Work order: Restate word for word the lines of the entries below, starting with the line that holds "detect, select line" and ending with the line that holds "wire half_tick = base_tick", and no others.

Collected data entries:
### src/hw/serial_port_pkg.sv
// package: register map, field positions, reset values and types for the serial port
package serial_port_pkg;

	localparam logic [11:0] ctrl_addr      = 12'h000;
	localparam logic [11:0] data_addr      = 12'h004;
	localparam logic [11:0] option_addr    = 12'h008;

	localparam int ctrl_clock_source_bit    = 7;
	localparam int ctrl_role_rate_high_bit  = 6;
	localparam int ctrl_role_rate_low_bit   = 5;
	localparam int ctrl_port_enable_bit     = 4;
	localparam int ctrl_bit_order_bit       = 3;
	localparam int ctrl_select_enable_bit   = 2;
	localparam int ctrl_collision_bit       = 1;
	localparam int ctrl_done_bit            = 0;

	localparam int opt_clock_polarity_bit   = 0;
	localparam int opt_collision_detect_bit = 1;
	localparam int opt_select_line_bit      = 2;

	localparam logic [7:0] ctrl_reset       = 8'h60;
	localparam logic [2:0] option_reset     = 3'h0;
	localparam logic [7:0] data_reset       = 8'h00;

	localparam logic [1:0] rate_base        = 2'h0;
	localparam logic [1:0] rate_div4        = 2'h1;
	localparam logic [1:0] rate_div16       = 2'h2;
	localparam logic [1:0] rate_slave       = 2'h3;

	localparam logic [4:0] half_base        = 5'h01;
	localparam logic [4:0] half_div4        = 5'h02;
	localparam logic [4:0] half_div16       = 5'h08;
	localparam logic [3:0] bits_per_byte    = 4'h8;

	localparam logic [1:0] resp_okay        = 2'h0;
	localparam logic [1:0] resp_slverr      = 2'h2;

	typedef enum {st_idle, st_lead, st_trail} shift_state_t;

	typedef struct packed {
		logic sck;
		logic sdo;
		logic cs_n;
	} pin_out_t;

	typedef struct packed {
		logic sck;
		logic sdo;
		logic sdi;
		logic cs_n;
	} pin_oe_n_t;

endpackage : serial_port_pkg

### src/hw/serial_peripheral_port.sv
// serial peripheral port: byte shift engine, master/slave, with an AXI4-Lite register slave
//
// Decided for this implementation: the address map and the AXI4-Lite register port.
`timescale 1ns/1ns
module serial_peripheral_port
	import serial_port_pkg::*;
(
	input  wire logic        clk,              // 25 MHz system clock
	input  wire logic        rst_n,            // asynchronous reset, active low
	input  wire logic        halt,             // processor halted, shifting carries on
	input  wire logic [11:0] s_axi_awaddr,     // write address
	input  wire logic        s_axi_awvalid,    // write address valid
	output logic             s_axi_awready,    // write address ready
	input  wire logic [31:0] s_axi_wdata,      // write data
	input  wire logic [3:0]  s_axi_wstrb,      // write byte strobes
	input  wire logic        s_axi_wvalid,     // write data valid
	output logic             s_axi_wready,     // write data ready
	output logic [1:0]       s_axi_bresp,      // write response
	output logic             s_axi_bvalid,     // write response valid
	input  wire logic        s_axi_bready,     // write response ready
	input  wire logic [11:0] s_axi_araddr,     // read address
	input  wire logic        s_axi_arvalid,    // read address valid
	output logic             s_axi_arready,    // read address ready
	output logic [31:0]      s_axi_rdata,      // read data
	output logic [1:0]       s_axi_rresp,      // read response
	output logic             s_axi_rvalid,     // read data valid
	input  wire logic        s_axi_rready,     // read data ready
	input  wire logic        sck_in,           // serial clock pin level
	input  wire logic        sdi_in,           // data-in pin level
	input  wire logic        cs_n_in,          // slave_select_n pin level
	output pin_out_t         pin_out,          // levels driven on sck, sdo, slave_select_n
	output pin_oe_n_t        pin_oe_n,         // output enables, low drives the pin
	output logic             pins_function,    // shared_port_pins belong to the port
	output logic             pullup_disable,   // pull-ups on shared_port_pins off
	output logic             serial_bus_interrupt // transfer done, level
);

	logic [7:0]   ctrl_reg;
	logic [2:0]   option_reg;
	logic [7:0]   data_reg;
	logic [7:0]   shift_reg;
	logic [3:0]   bit_cnt_reg;
	logic [4:0]   half_cnt_reg;
	logic         prescale_reg;
	logic         sck_reg;
	logic         sdo_reg;
	logic         busy_reg;
	logic         enable_seen_reg;
	shift_state_t state_reg;
	logic [2:0]   sck_sync_reg;
	logic [2:0]   sdi_sync_reg;
	logic [2:0]   cs_sync_reg;
	logic         sck_level_reg;
	logic         aw_held_reg;
	logic         w_held_reg;
	logic [11:0]  aw_addr_reg;
	logic [31:0]  w_data_reg;
	logic [3:0]   w_strb_reg;

	// register map, low byte of each word, upper bits read zero:
	//   control: source select, role/rate pair, enable, bit order,
	//            select enable, collision flag, done flag
	//   data:    a write loads the shift buffer only, a read gives the
	//            byte latched at the end of the last completed transfer
	//   option:  clock polarity, collision detect, select line
	// unmapped offsets answer with a slave error and change nothing
	//
	// write path: address and data are each held once taken, in either
	// order; the register acts in the cycle after the later one, and the
	// response rises at the same clock edge as the register write
	// read path: data is registered, so rvalid follows arvalid by one cycle
	//
	// the flags live in the control register itself so that a software
	// write and a hardware event in the same cycle resolve in one place;
	// the event wins, otherwise a completion could be lost
	//
	// control field views
	wire       port_enable        = ctrl_reg[ctrl_port_enable_bit];
	wire [1:0] role_rate          = {ctrl_reg[ctrl_role_rate_high_bit], ctrl_reg[ctrl_role_rate_low_bit]};
	wire       slave_role         = (role_rate == rate_slave);
	wire       msb_first          = ctrl_reg[ctrl_bit_order_bit];
	wire       select_option      = option_reg[opt_select_line_bit];
	wire       select_line_enable = ctrl_reg[ctrl_select_enable_bit] & select_option;
	wire       clock_polarity     = option_reg[opt_clock_polarity_bit];
	wire       collision_option   = option_reg[opt_collision_detect_bit];

	// rate selection
	//   00: one base tick per half period, fastest master rate
	//   01: two base ticks per half period, base/4
	//   10: eight base ticks per half period, base/16
	//   11: slave, timing taken from the clock pin
	// the divider is free running; a start clears it so the first half
	// period of a byte is full length when the source bit is set; with it
	// clear the prescaler is not cleared, so it can be one system clock short
	//
	// base clock enable: every cycle when source bit set, every other cycle otherwise
	wire base_tick = ctrl_reg[ctrl_clock_source_bit] | prescale_reg;

	wire [4:0] half_period = (role_rate == rate_div4)  ? half_div4 :
	                         (role_rate == rate_div16) ? half_div16 : half_base;
	wire half_tick = base_tick && (half_cnt_reg == half_period - 5'h01);

	// slave side limitation: every pin passes three flops, so the
	// external clock must stay in each level for at least two system
	// clocks; faster masters lose bits
	//
	// pin synchronisers: a change counts once stages two and three agree
	wire sck_stable    = (sck_sync_reg[1] == sck_sync_reg[2]);
	wire sck_now       = sck_stable ? sck_sync_reg[2] : sck_level_reg;
	// polarity option 1 makes the inverted clock the timing reference
	wire ext_lead      = (sck_now != sck_level_reg) && (sck_now == ~clock_polarity);
	wire ext_trail     = (sck_now != sck_level_reg) && (sck_now == clock_polarity);
	wire sdi_bit       = sdi_sync_reg[2];
	wire cs_asserted   = ~cs_sync_reg[2] | ~select_line_enable;
	wire slave_go      = slave_role && cs_asserted;

	wire master_lead   = ~slave_role && half_tick && (state_reg == st_lead);
	wire master_trail  = ~slave_role && half_tick && (state_reg == st_trail);
	wire lead_edge     = slave_role ? (slave_go && ext_lead)  : master_lead;
	wire trail_edge    = slave_role ? (slave_go && ext_trail) : master_trail;
	wire last_bit      = (bit_cnt_reg == bits_per_byte - 4'h1);
	wire byte_done     = busy_reg && trail_edge && last_bit;
	wire [7:0] shifted = msb_first ? {shift_reg[6:0], sdi_bit} : {sdi_bit, shift_reg[7:1]};
	wire out_bit       = msb_first ? shift_reg[7] : shift_reg[0];

	// the shift buffer is one register for both directions: the leading
	// edge takes a bit in at one end while the trailing edge presents the
	// next bit from the other end
	//
	// register bus decode
	wire        wr_fire   = aw_held_reg && w_held_reg && !s_axi_bvalid;
	wire        wr_ctrl   = wr_fire && (aw_addr_reg == ctrl_addr) && w_strb_reg[0];
	wire        wr_data   = wr_fire && (aw_addr_reg == data_addr) && w_strb_reg[0];
	wire        wr_option = wr_fire && (aw_addr_reg == option_addr) && w_strb_reg[0];
	wire        wr_mapped = (aw_addr_reg == ctrl_addr) || (aw_addr_reg == data_addr) ||
	                        (aw_addr_reg == option_addr);
	wire        rd_mapped = (s_axi_araddr == ctrl_addr) || (s_axi_araddr == data_addr) ||
	                        (s_axi_araddr == option_addr);
	wire [7:0]  ctrl_view = {ctrl_reg[7:3], select_line_enable, ctrl_reg[1:0]};
	wire [31:0] rd_word   = (s_axi_araddr == ctrl_addr)   ? {24'h000000, ctrl_view} :
	                        (s_axi_araddr == data_addr)   ? {24'h000000, data_reg} :
	                        (s_axi_araddr == option_addr) ? {29'h00000000, option_reg} : 32'h00000000;
	wire        data_load = wr_data && port_enable && !busy_reg;
	wire        collision = wr_data && port_enable && busy_reg && collision_option;
	wire        start     = data_load && ~slave_role;
	wire [7:0]  wbyte     = w_data_reg[7:0];

	assign s_axi_awready = !aw_held_reg;
	assign s_axi_wready  = !w_held_reg;
	assign s_axi_arready = !s_axi_rvalid;

	always_ff @(posedge clk or negedge rst_n) begin
		if (!rst_n) begin
			aw_held_reg <= 1'b0;
			w_held_reg  <= 1'b0;
			aw_addr_reg <= 12'h000;
			w_data_reg  <= 32'h00000000;
			w_strb_reg  <= 4'h0;
			s_axi_bvalid <= 1'b0;
			s_axi_bresp  <= resp_okay;
		end else begin
			if (s_axi_awvalid && s_axi_awready) begin
				aw_held_reg <= 1'b1;
				aw_addr_reg <= s_axi_awaddr;
			end else if (wr_fire) begin
				aw_held_reg <= 1'b0;
			end
			if (s_axi_wvalid && s_axi_wready) begin
				w_held_reg <= 1'b1;
				w_data_reg <= s_axi_wdata;
				w_strb_reg <= s_axi_wstrb;
			end else if (wr_fire) begin
				w_held_reg <= 1'b0;
			end
			if (wr_fire) begin
				s_axi_bvalid <= 1'b1;
				s_axi_bresp  <= wr_mapped ? resp_okay : resp_slverr;
			end else if (s_axi_bready) begin
				s_axi_bvalid <= 1'b0;
			end
		end
	end

	// read data is captured when the address is taken; a later change of
	// the addressed register does not alter an answer already waiting
	//
	always_ff @(posedge clk or negedge rst_n) begin
		if (!rst_n) begin
			s_axi_rvalid <= 1'b0;
			s_axi_rdata  <= 32'h00000000;
			s_axi_rresp  <= resp_okay;
		end else if (s_axi_arvalid && s_axi_arready) begin
			s_axi_rvalid <= 1'b1;
			s_axi_rdata  <= rd_word;
			s_axi_rresp  <= rd_mapped ? resp_okay : resp_slverr;
		end else if (s_axi_rready) begin
			s_axi_rvalid <= 1'b0;
		end
	end

	// disabling the port clears both flags, even in the cycle of the
	// write that disables it, so no stale completion survives a restart
	//
	// control register; hardware set of a flag wins over a software clear
	always_ff @(posedge clk or negedge rst_n) begin
		if (!rst_n) begin
			ctrl_reg   <= ctrl_reset;
			option_reg <= option_reset;
		end else begin
			if (wr_option)
				option_reg <= wbyte[2:0];
			if (wr_ctrl) begin
				ctrl_reg[7:2] <= wbyte[7:2];
				ctrl_reg[ctrl_collision_bit] <= wbyte[ctrl_collision_bit] | collision;
				ctrl_reg[ctrl_done_bit]      <= wbyte[ctrl_done_bit] | byte_done;
				if (!wbyte[ctrl_port_enable_bit])
					ctrl_reg[1:0] <= 2'h0;
			end else if (!port_enable) begin
				ctrl_reg[1:0] <= 2'h0;
			end else begin
				if (collision)
					ctrl_reg[ctrl_collision_bit] <= 1'b1;
				if (byte_done)
					ctrl_reg[ctrl_done_bit] <= 1'b1;
			end
		end
	end

	always_ff @(posedge clk or negedge rst_n) begin
		if (!rst_n) begin
			sck_sync_reg  <= 3'h0;
			sdi_sync_reg  <= 3'h0;
			cs_sync_reg   <= 3'h7;
			sck_level_reg <= 1'b0;
			prescale_reg  <= 1'b0;
		end else begin
			sck_sync_reg  <= {sck_sync_reg[1:0], sck_in};
			sdi_sync_reg  <= {sdi_sync_reg[1:0], sdi_in};
			cs_sync_reg   <= {cs_sync_reg[1:0], cs_n_in};
			sck_level_reg <= sck_now;
			prescale_reg  <= ~prescale_reg;
		end
	end

	// the halt input is kept only to show the port as halt tolerant;
	// nothing below looks at it, and reception goes on
	//
	// shift engine; halt is deliberately not an input to it
	always_ff @(posedge clk or negedge rst_n) begin
		if (!rst_n) begin
			state_reg       <= st_idle;
			busy_reg        <= 1'b0;
			bit_cnt_reg     <= 4'h0;
			half_cnt_reg    <= 5'h00;
			shift_reg       <= data_reset;
			data_reg        <= data_reset;
			sck_reg         <= 1'b0;
			sdo_reg         <= 1'b0;
			enable_seen_reg <= 1'b0;
		end else if (!port_enable) begin
			state_reg       <= st_idle;
			busy_reg        <= 1'b0;
			enable_seen_reg <= 1'b0;
			sck_reg         <= 1'b0;
			sdo_reg         <= 1'b0;
		end else begin
			enable_seen_reg <= 1'b1;
			if (!enable_seen_reg) begin
				sck_reg <= 1'b0;
				sdo_reg <= 1'b0;
			end
			if (base_tick)
				half_cnt_reg <= half_tick ? 5'h00 : half_cnt_reg + 5'h01;
			if (data_load) begin
				shift_reg    <= wbyte;
				sdo_reg      <= msb_first ? wbyte[7] : wbyte[0];
				bit_cnt_reg  <= 4'h0;
				half_cnt_reg <= 5'h00;
				busy_reg     <= start;
				state_reg    <= start ? st_lead : st_idle;
				sck_reg      <= 1'b0;
			end else begin
				case (state_reg)
					st_idle: begin
						if (slave_role && slave_go && ext_lead)
							busy_reg <= 1'b1;
					end
					st_lead: begin
						if (master_lead) begin
							sck_reg   <= 1'b1;
							state_reg <= st_trail;
						end
					end
					st_trail: begin
						if (master_trail) begin
							sck_reg   <= 1'b0;
							state_reg <= last_bit ? st_idle : st_lead;
						end
					end
					default: state_reg <= st_idle;
				endcase
				if (lead_edge && (busy_reg || slave_role))
					shift_reg <= shifted;
				if (trail_edge && (busy_reg || (slave_role && slave_go))) begin
					sdo_reg <= msb_first ? shift_reg[7] : shift_reg[0];
					bit_cnt_reg <= last_bit ? 4'h0 : bit_cnt_reg + 4'h1;
				end
				if (byte_done) begin
					busy_reg <= 1'b0;
					data_reg <= shift_reg;
				end
			end
		end
	end

	// pins: output enables active low; all float while disabled
	wire master_drive = port_enable & ~slave_role;
	wire select_drive = master_drive & select_line_enable;
	wire cs_level     = ~busy_reg & enable_seen_reg;

	always_comb begin
		pin_out.sck   = sck_reg ^ clock_polarity;
		pin_out.sdo   = sdo_reg;
		pin_out.cs_n  = cs_level;
		pin_oe_n.sck  = ~master_drive;
		pin_oe_n.sdo  = ~port_enable;
		pin_oe_n.sdi  = 1'b1;
		pin_oe_n.cs_n = ~select_drive;
	end

	// pin ownership and pull-up control simply follow the enable bit;
	// an external pull-up on the select pin keeps it high while floating
	//

	assign pins_function        = port_enable;
	assign pullup_disable       = port_enable;
	assign serial_bus_interrupt = ctrl_reg[ctrl_done_bit];

	wire unused_ok = &{1'b0, halt, out_bit, s_axi_wdata[31:8], w_data_reg[31:8], w_strb_reg[3:1]};

endmodule : serial_peripheral_port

Task output:
	//   option:  clock polarity, collision detect, select line
	// unmapped offsets answer with a slave error and change nothing
	//
	// write path: address and data are each held once taken, in either
	// order; the register acts in the cycle after the later one, and the
	// response rises at the same clock edge as the register write
	// read path: data is registered, so rvalid follows arvalid by one cycle
	//
	// the flags live in the control register itself so that a software
	// write and a hardware event in the same cycle resolve in one place;
	// the event wins, otherwise a completion could be lost
	//
	// control field views
	wire       port_enable        = ctrl_reg[ctrl_port_enable_bit];
	wire [1:0] role_rate          = {ctrl_reg[ctrl_role_rate_high_bit], ctrl_reg[ctrl_role_rate_low_bit]};
	wire       slave_role         = (role_rate == rate_slave);
	wire       msb_first          = ctrl_reg[ctrl_bit_order_bit];
	wire       select_option      = option_reg[opt_select_line_bit];
	wire       select_line_enable = ctrl_reg[ctrl_select_enable_bit] & select_option;
	wire       clock_polarity     = option_reg[opt_clock_polarity_bit];
	wire       collision_option   = option_reg[opt_collision_detect_bit];

	// rate selection
	//   00: one base tick per half period, fastest master rate
	//   01: two base ticks per half period, base/4
	//   10: eight base ticks per half period, base/16
	//   11: slave, timing taken from the clock pin
	// the divider is free running; a start clears it so the first half
	// period of a byte is full length when the source bit is set; with it
	// clear the prescaler is not cleared, so it can be one system clock short
	//
	// base clock enable: every cycle when source bit set, every other cycle otherwise
	wire base_tick = ctrl_reg[ctrl_clock_source_bit] | prescale_reg;

	wire [4:0] half_period = (role_rate == rate_div4)  ? half_div4 :
	                         (role_rate == rate_div16) ? half_div16 : half_base;
	wire half_tick = base_tick && (half_cnt_reg == half_period - 5'h01);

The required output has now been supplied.